Simpson's 1/3rd Rule MATLAB Program Examples

Question


Evaluate the integral x^4 within limits -3 to 3 using Simpson's 1/3 rd rule.

Solution


Let y(x)=x^4

here a=-3 and b=3

therefore (b-a)=6

let ‘n’ be the number of intervals. assume n=6 in this case.

also h=(b-a)/n = 6/6 =1

x: -3  -2  -1  0  1  2  3

y: 81  16  1  0  1  16  81

According to Simpson's 1/3rd  rule:

answer= (h/3)*[(y1+y7)+2*(y3+y5)+4*(y2+y4+y6)]

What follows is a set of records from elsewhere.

--- src/rtl/la_scanctrl.sv ---
// -----------------------------------------------------------------------------
// la_scanctrl
//
// Scan-chain controller. On a start request in IDLE it latches an N-bit
// pattern. It then shifts that pattern into a scan chain, least-significant
// bit first, over N cycles. While it shifts, it collects the previous chain
// contents from the chain tail. An optional single functional capture cycle
// can follow the shift. The run ends with a one-cycle done pulse.
//
// Ports:
//   clk       - clock, all state updates on the rising edge
//   nreset    - asynchronous active-low reset
//   start     - run request, sampled only in IDLE
//   cap_en    - request one capture cycle after shifting (latched with start)
//   load_data - N-bit pattern to shift in (latched with start)
//   so        - scan-out from the chain tail flop (chain[0])
//   se        - scan enable to every flop in the chain
//   si        - scan-in to the chain head flop (chain[N-1])
//   result    - chain contents unloaded by the last completed shift,
//               bit i = old chain[i]
//   busy      - high in every state except IDLE
//   done      - single-cycle completion pulse
// -----------------------------------------------------------------------------
module la_scanctrl #(
    parameter int N    = 8,
    parameter     PROP = "DEFAULT"
) (
    input  logic         clk,
    input  logic         nreset,
    input  logic         start,
    input  logic         cap_en,
    input  logic [N-1:0] load_data,
    input  logic         so,
    output logic         se,
    output logic         si,
    output logic [N-1:0] result,
    output logic         busy,
    output logic         done
);

    localparam int CW = $clog2(N + 1);

    localparam logic [1:0] ST_IDLE    = 2'd0;
    localparam logic [1:0] ST_SHIFT   = 2'd1;
    localparam logic [1:0] ST_CAPTURE = 2'd2;
    localparam logic [1:0] ST_DONE    = 2'd3;

    localparam logic [CW-1:0] CNT_LAST = CW'(N - 1);

    logic [1:0]    state_q,  state_d;
    logic [N-1:0]  shreg_q,  shreg_d;
    logic [CW-1:0] cnt_q,    cnt_d;
    logic          cap_q,    cap_d;
    logic [N-1:0]  result_q, result_d;

    // The property string is carried for the integrator and not interpreted.
    logic unused_prop;
    assign unused_prop = (PROP == "DEFAULT");

    // Next shift-register value. The chain tail bit enters at the top. The
    // bit just presented on si drops out at the bottom. For N=1 the register
    // is replaced by so, because there is no upper slice to keep.
    logic [N-1:0] shift_next;
    generate
        if (N == 1) begin : g_shift_n1
            assign shift_next = so;
        end else begin : g_shift_nn
            assign shift_next = {so, shreg_q[N-1:1]};
        end
    endgenerate

    // NOTE: every variable gets a default before the case. Without these
    // defaults, a path that does not assign a variable would infer a latch.
    always_comb begin
        state_d  = state_q;
        shreg_d  = shreg_q;
        cnt_d    = cnt_q;
        cap_d    = cap_q;
        result_d = result_q;
        case (state_q)
            ST_IDLE: begin
                if (start) begin
                    shreg_d = load_data;
                    cap_d   = cap_en;
                    cnt_d   = '0;
                    state_d = ST_SHIFT;
                end
            end
            ST_SHIFT: begin
                shreg_d = shift_next;
                cnt_d   = cnt_q + 1'b1;
                if (cnt_q == CNT_LAST) begin
                    // Final shift edge. The last chain bit arrives on so now,
                    // so capture the unloaded word from the shifted value.
                    result_d = shift_next;
                    cnt_d    = '0;
                    state_d  = cap_q ? ST_CAPTURE : ST_DONE;
                end
            end
            ST_CAPTURE: state_d = ST_DONE;
            ST_DONE:    state_d = ST_IDLE;
            default:    state_d = ST_IDLE;
        endcase
    end

    // NOTE: sequential state uses non-blocking assignments only. All
    // registers then update together at the edge, independent of the order
    // of the statements.
    always_ff @(posedge clk or negedge nreset) begin
        if (!nreset) begin
            state_q  <= ST_IDLE;
            shreg_q  <= '0;
            cnt_q    <= '0;
            cap_q    <= 1'b0;
            result_q <= '0;
        end else begin
            state_q  <= state_d;
            shreg_q  <= shreg_d;
            cnt_q    <= cnt_d;
            cap_q    <= cap_d;
            result_q <= result_d;
        end
    end

    // Pin outputs decode from registered state and shreg_q[0] only, so they
    // cannot glitch. An asynchronous reset forces them low at once.
    assign se     = (state_q == ST_SHIFT);
    assign si     = (state_q == ST_SHIFT) & shreg_q[0];
    assign busy   = (state_q != ST_IDLE);
    assign done   = (state_q == ST_DONE);
    assign result = result_q;

endmodule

answer=(1/2)*[(81+81)+2*(1+1)+4*(16+0+16)]

answer=98.

MATLAB Program For Simpson's 1/3rd Rule


%Created by myclassbook.org (Mayuresh)
%Created on 24 May 2013
%Question: Evaluate the integral X^4 within limits 3 to -3

clc;
clear all;
close all;

f=@(x)x^4; %Change here for different function
a=-3;b=3; %Given limits
n=b-a; %Number of intervals
h=(b-a)/n;
p=0;

for i=a:b
p=p+1;
x(p)=i;
y(p)=i^4; %Change here for different function
end

l=length(x);
x
y
answer=(h/3)*((y(1)+y(l))+2*(y(3)+y(5))+4*(y(2)+y(4)+y(6)))

Image Format








[caption id="" align="aligncenter" width="490"]MATLAB code for Simpson's one third rule MATLAB code for Simpson's one-third rule[/caption]





Second Example


Evaluate the integral 1/(1+x) within limits 0 to 6 using Simpson's 1/3 rd rule.

Solution


Let y(x)=1/(1+x)

here a=0 and b=6

therefore (b-a)=6

let ‘n’ be the number of intervals. assume n=6 in this case.

also h=(b-a)/n = 6/6 =1

x: 0                  1                    2              3                  4               5               6

y: 1.0000   0.5000   0.3333   0.2500   0.2000   0.1667   0.1429

According to Simpson's 1/3 rd rule.

answer= (h/3)*[(y1+y7)+2*(y3+y5)+4*(y2+y4+y6)]

answer=1.9587.

MATLAB Code for Simpson's 1/3rd Rule


%Created by myclassbook.org (Mayuresh)
%Created on 24 May 2013
%Question: Evaluate the integral 1/(1+x) within limits 0 to 6

clc;
clear all;
close all;

f=@(x)1/(1+x); %Change here for different function
a=0;b=6; %Given limits
n=b-a; %Number of intervals
h=(b-a)/n;
p=0;

for i=a:b
p=p+1;
x(p)=i;
y(p)=1/(1+i); %Change here for different function
end

l=length(x);
x
y
answer=(h/3)*((y(1)+y(l))+2*(y(3)+y(5))+4*(y(2)+y(4)+y(6)))

Image Format








[caption id="" align="aligncenter" width="490"]MATLAB code for Simpson's one third rule MATLAB code for Simpson's one-third rule[/caption]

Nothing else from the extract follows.